Rose asintió. En esos momentos estaba dispuesta a creerse todo lo que le dijera.

—¿Y qué va a ser de Maggie? —adujo Rose—. Creo de corazón que es quien sale peor parada de todo esto.

—Maggie se merece a otro hombre, créeme. Soy demasiado aventurero para ella; me he dado cuenta en Sumatra. Mientras que a mí me interesa todo lo nuevo, ella tiene miedo de los nativos. Haría mejor casándose con un hombre que se quede con ella en Londres, que la tenga en palmitas, le presente a sus amistades y le permita pasarse todo el día hablando con las otras damas de temas intrascendentes como la moda y las fiestas de sociedad. A mí, en cambio, lo que me conviene es una mujer aventurera que no le tema a la jungla… Y que sea capaz de meterse en la piel de mi prometida aunque no lo sea.

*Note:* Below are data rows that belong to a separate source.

### config.mk
export PLATFORM = sky130hd
export DESIGN_NAME = rv_multicycle_ctrl
export DESIGN_NICKNAME = d
export VERILOG_FILES = /design/src/rtl/rv_ctrl_pkg.sv /design/src/rtl/rv_ctrl_decode.sv /design/src/rtl/rv_multicycle_ctrl.sv
export SDC_FILE = /design/constraint.sdc
export NUM_CORES = 1
export LEC_CHECK = 0
export BUFFER_PORTS_ARGS = -buffer_cell sky130_fd_sc_hd__buf_4
export CAP_MARGIN = 30
export CORE_MARGIN = 1.5
export CORE_UTILIZATION = 40
export DETAILED_ROUTE_END_ITERATION = 16
export HOLD_SLACK_MARGIN = 0.12
export PLACE_DENSITY = 0.76
export RECOVER_POWER = 50
export SLEW_MARGIN = 25
export SYNTH_ARGS = -nofsm -noshare
export SYNTH_HDL_FRONTEND = slang
export SYNTH_HIERARCHICAL = 1
export SYNTH_SLANG_ARGS = --single-unit
### constraint.sdc
create_clock -name clk -period 1.45 [get_ports clk]
set_clock_uncertainty 0.05 [all_clocks]
set_input_delay 0.145 -clock clk [delete_from_list [all_inputs] [get_ports clk]]
set_output_delay 0.145 -clock clk [all_outputs]
set_load 0.01 [all_outputs]
### src/rtl/rv_ctrl_pkg.sv
// Shared encodings for the multi-cycle RV32I control unit: states, opcodes, selects.
// No logic of its own; constants and one helper function only.
// No flow control; consumers decode these combinationally.
package rv_ctrl_pkg;

    typedef enum logic [3:0] {
        S_IDLE    = 4'd0,
        S_IF      = 4'd1,
        S_ID      = 4'd2,
        S_EX_R    = 4'd3,
        S_EX_I    = 4'd4,
        S_WB_ALU  = 4'd5,
        S_EX_ADDR = 4'd6,
        S_MEM_RD  = 4'd7,
        S_WB_LD   = 4'd8,
        S_MEM_WR  = 4'd9,
        S_LUI     = 4'd10,
        S_EX_BR   = 4'd11,
        S_JAL     = 4'd12,
        S_HALT    = 4'd13,
        S_ERR     = 4'd14
    } state_t;

    typedef enum logic [3:0] {
        CL_R      = 4'd0,
        CL_I      = 4'd1,
        CL_LOAD   = 4'd2,
        CL_STORE  = 4'd3,
        CL_LUI    = 4'd4,
        CL_BRANCH = 4'd5,
        CL_JAL    = 4'd6,
        CL_SYSTEM = 4'd7,
        CL_ILL    = 4'd8
    } iclass_t;

    localparam logic [6:0] OP_R      = 7'b0110011;
    localparam logic [6:0] OP_I      = 7'b0010011;
    localparam logic [6:0] OP_LOAD   = 7'b0000011;
    localparam logic [6:0] OP_STORE  = 7'b0100011;
    localparam logic [6:0] OP_LUI    = 7'b0110111;
    localparam logic [6:0] OP_BRANCH = 7'b1100011;
    localparam logic [6:0] OP_JAL    = 7'b1101111;
    localparam logic [6:0] OP_SYSTEM = 7'b1110011;

    localparam logic [3:0] ALU_ADD = 4'b0000;
    localparam logic [3:0] ALU_SUB = 4'b1000;

    localparam logic [2:0] F3_BEQ = 3'b000;
    localparam logic [2:0] F3_BNE = 3'b001;
    localparam logic [2:0] F3_SRX = 3'b101;

    localparam logic [1:0] WD_ALU = 2'b00;
    localparam logic [1:0] WD_IMM = 2'b01;
    localparam logic [1:0] WD_MEM = 2'b10;
    localparam logic [1:0] WD_PC4 = 2'b11;

    localparam logic [1:0] PCS_PC4     = 2'b00;
    localparam logic [1:0] PCS_PC0_IMM = 2'b01;
    localparam logic [1:0] PCS_RS1_IMM = 2'b10;

    // Only beq/bne are resolved; every other branch funct3 falls through.
    function automatic logic branch_taken(input logic [2:0] f3, input logic zero);
        return ((f3 == F3_BEQ) && zero) || ((f3 == F3_BNE) && !zero);
    endfunction

endpackage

Después tomó su mano y se la apretó. Rose sintió que el corazón iba a estallarle. Ahora no tenía dudas de que estaba siendo sincero.

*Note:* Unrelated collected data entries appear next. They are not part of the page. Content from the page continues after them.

<file path="config.mk">
export PLATFORM = sky130hd
export DESIGN_NAME = result_history_buffer
export DESIGN_NICKNAME = d
export VERILOG_FILES = /design/src/rtl/result_history_buffer.sv
export SDC_FILE = /design/constraint.sdc
export NUM_CORES = 1
export LEC_CHECK = 0
export BUFFER_PORTS_ARGS = -buffer_cell sky130_fd_sc_hd__buf_2
export CAP_MARGIN = 20
export CELL_PAD_IN_SITES_DETAIL_PLACEMENT = 0
export CELL_PAD_IN_SITES_GLOBAL_PLACEMENT = 2
export CORE_UTILIZATION = 25
export CTS_CLUSTER_SIZE = 28
export DETAILED_ROUTE_END_ITERATION = 6
export HOLD_SLACK_MARGIN = 0.06
export PLACE_DENSITY_LB_ADDON = 0.05
export SYNTH_ARGS = -nofsm -noshare
export SYNTH_HDL_FRONTEND = slang
export SYNTH_SLANG_ARGS = --single-unit
</file>
<file path="constraint.sdc">
create_clock -name hz1_clk -period 5.9 [get_ports hz1_clk]
set_input_delay 1.18 -clock hz1_clk [delete_from_list [all_inputs] [get_ports hz1_clk]]
set_output_delay 1.18 -clock hz1_clk [all_outputs]
set_load 0.1 [all_outputs]
</file>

—Permíteme que te haga otra pregunta, la más importante de todas. ¿Me quieres? —le preguntó Paul, mirándola fijamente a los ojos—. Porque yo a ti sí, y estoy dispuesto a enfrentarme a todas las adversidades si sé que me estarás esperando.

Rose escarbó en su corazón. ¿De veras lo amaba?

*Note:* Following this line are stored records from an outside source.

`src/rtl/acc_processor_param.sv`:
```
// Parametrised multi-cycle accumulator CPU: FETCH/EXEC per instruction, flags, conditional jumps,
// a valid/ready output port that stalls the core, and a HALT state left only through reset.
module acc_processor_param #(
  parameter int DATA_W  = 8,
  parameter int REG_NUM = 4,
  parameter int PC_W    = 5,
  parameter int INSTR_W = 4 + DATA_W
) (
  input  logic                       clk,
  input  logic                       rst_ext,
  input  logic                       en,
  output logic [PC_W-1:0]            prog_addr,
  input  logic [INSTR_W-1:0]         prog_data,
  output logic [DATA_W-1:0]          out_data,
  output logic                       out_valid,
  input  logic                       out_ready,
  output logic                       halted,
  output logic                       illegal,
  input  logic [$clog2(REG_NUM)-1:0] dbg_reg_sel,
  output logic [DATA_W-1:0]          reg_dbg,
  output logic [DATA_W-1:0]          acu_dbg,
  output logic [PC_W-1:0]            pc_dbg,
  output logic [1:0]                 flags_dbg,
  output logic [1:0]                 state_dbg
);

  localparam int RI_W = $clog2(REG_NUM);

  typedef enum logic [1:0] {
    FETCH    = 2'd0,
    EXEC     = 2'd1,
    OUT_WAIT = 2'd2,
    HALT     = 2'd3
  } state_t;

  state_t              state, state_nxt;
  logic [PC_W-1:0]     pc, pc_nxt;
  logic [DATA_W-1:0]   acu, acu_nxt;
  logic [INSTR_W-1:0]  ir, ir_nxt;
  logic [DATA_W-1:0]   regs [REG_NUM];
  logic                zero, zero_nxt, carry, carry_nxt;
  logic [DATA_W-1:0]   out_data_nxt;
  logic                out_valid_nxt, halted_nxt, illegal_nxt;
  logic                reg_we, set_zero;

  logic [3:0]          opcode;
  logic [DATA_W-1:0]   operand;
  logic [RI_W-1:0]     ridx;
  logic [DATA_W-1:0]   rval;
  logic [DATA_W:0]     sum, diff;

  assign opcode  = ir[INSTR_W-1 -: 4];
  assign operand = ir[DATA_W-1:0];
  assign ridx    = operand[RI_W-1:0];
  assign rval    = regs[ridx];
  // The extra top bit carries out of ADD and the borrow out of SUB.
  assign sum     = {1'b0, acu} + {1'b0, rval};
  assign diff    = {1'b0, acu} - {1'b0, rval};

  always_comb begin
    state_nxt     = state;
    pc_nxt        = pc;
    acu_nxt       = acu;
    ir_nxt        = ir;
    zero_nxt      = zero;
    carry_nxt     = carry;
    out_data_nxt  = out_data;
    out_valid_nxt = out_valid;
    halted_nxt    = halted;
    illegal_nxt   = illegal;
    reg_we        = 1'b0;
    set_zero      = 1'b0;
    case (state)
      FETCH: begin
        ir_nxt    = prog_data;
        state_nxt = EXEC;
      end
      EXEC: begin
        state_nxt = FETCH;
        pc_nxt    = pc + 1'b1;
        case (opcode)
          4'h1: begin acu_nxt = operand;     set_zero = 1'b1; end
          4'h2: begin acu_nxt = rval;        set_zero = 1'b1; end
          4'h3: reg_we = 1'b1;
          4'h4: begin {carry_nxt, acu_nxt} = sum;  set_zero = 1'b1; end
          4'h5: begin {carry_nxt, acu_nxt} = diff; set_zero = 1'b1; end
          4'h6: begin acu_nxt = acu & rval;  set_zero = 1'b1; end
          4'h7: begin acu_nxt = acu | rval;  set_zero = 1'b1; end
          4'h8: begin acu_nxt = acu ^ rval;  set_zero = 1'b1; end
          4'h9: begin acu_nxt = ~acu;        set_zero = 1'b1; end
          4'hA: pc_nxt = operand[PC_W-1:0];
          4'hB: if (zero)  pc_nxt = operand[PC_W-1:0];
          4'hC: if (carry) pc_nxt = operand[PC_W-1:0];
          4'hD: begin
            out_data_nxt  = acu;
            out_valid_nxt = 1'b1;
            pc_nxt        = pc;
            state_nxt     = OUT_WAIT;
          end
          4'hE: begin
            halted_nxt = 1'b1;
            pc_nxt     = pc;
            state_nxt  = HALT;
          end
          4'hF: begin
            illegal_nxt = 1'b1;
            halted_nxt  = 1'b1;
            pc_nxt      = pc;
            state_nxt   = HALT;
          end
          default: ;
        endcase
        if (set_zero) zero_nxt = (acu_nxt == '0);
      end
      OUT_WAIT: begin
        // PC only advances once the consumer has taken the word.
        if (out_ready) begin
          out_valid_nxt = 1'b0;
          pc_nxt        = pc + 1'b1;
          state_nxt     = FETCH;
        end
      end
      HALT: ;
      default: state_nxt = FETCH;
    endcase
  end

  always_ff @(posedge clk or posedge rst_ext) begin
    if (rst_ext)  state <= FETCH;
    else if (en)  state <= state_nxt;
  end

  always_ff @(posedge clk or posedge rst_ext) begin
    if (rst_ext) begin
      pc        <= '0;
      acu       <= '0;
      ir        <= '0;
      zero      <= 1'b1;
      carry     <= 1'b0;
      out_data  <= '0;
      out_valid <= 1'b0;
      halted    <= 1'b0;
      illegal   <= 1'b0;
    end else if (en) begin
      pc        <= pc_nxt;
      acu       <= acu_nxt;
      ir        <= ir_nxt;
      zero      <= zero_nxt;
      carry     <= carry_nxt;
      out_data  <= out_data_nxt;
      out_valid <= out_valid_nxt;
      halted    <= halted_nxt;
      illegal   <= illegal_nxt;
    end
  end

  always_ff @(posedge clk or posedge rst_ext) begin
    if (rst_ext) begin
      for (int i = 0; i < REG_NUM; i++) regs[i] <= '0;
    end else if (en && reg_we) begin
      regs[ridx] <= acu;
    end
  end

  assign prog_addr = pc;
  assign reg_dbg   = regs[dbg_reg_sel];
  assign acu_dbg   = acu;
  assign pc_dbg    = pc;
  assign flags_dbg = {carry, zero};
  assign state_dbg = state;

endmodule

```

—¡Oh, sí, claro que te quiero! Te amo desde el momento en que te vi en el jardín de Van Swieten.

Paul tiró de ella y, apretándola contra su cuerpo, la besó.

—Deja el resto en mis manos. Me separaré de Maggie y, en cuanto vuelva, nos casaremos.

Una vez más sus labios se acercaron a su boca, despertando en ella un deseo hasta entonces desconocido. Y aunque sabía que quizá no era lo correcto y que atentaba contra todo lo que la señora Faraday le había inculcado, en vez de irse a su cuarto dejó que sus labios se estamparan en su boca y que luego le recorrieran el cuello hasta detenerse en el hombro.

—Oh, Rose —susurró Paul atacado por un escalofrío que le recorrió el espinazo. Por un instante se quedó quieto, la miró y, sin apartar la vista, acarició su piel. El tacto de sus manos encendió el cuerpo de Rose y despertó en su pecho un tórrido deseo que ya había sentido alguna que otra noche, pero que nunca había sabido cómo aplacar. Ahora al fin lo sabía: la respuesta estaba en el calor de Paul y en el aroma de su piel.

Los oídos le zumbaban, pero cuando él la llevó a la cama no opuso resistencia. Jadeando, Paul le subió el camisón por encima de los muslos y se bajó los pantalones del pijama. No llegó a ver su sexo, pero cuando la penetró con delicadeza lo sintió con tal intensidad que se quedó sin aliento. El dolor duró solo unos instantes… Luego se impuso el placer.

—Te amo, Rose —susurró entre jadeos mientras se hundía en ella y empezaba a moverse cadenciosamente. Ella lo estrechó entre sus brazos e intentó silenciar la desagradarle voz de la señora Faraday, que insistía en llamarla fulana.

Estaba haciendo lo que quería, y se sentía bien por ello. Él era el hombre al que amaba. Deseaba ser suya para siempre. Y en ese momento todo lo que hasta entonces había escuchado sobre la moral le dio absolutamente igual. Lo amaba. Amaba su piel, su olor, el peso de su cuerpo sobre el de ella… Sus manos recorrieron sus músculos, hinchados bajo la piel, para luego aferrarse al cabello que le caía sobre la nuca. Y cuando al fin Paul se vació dentro de ella se produjo una explosión que barrió de un plumazo todas las dudas, todos los reproches.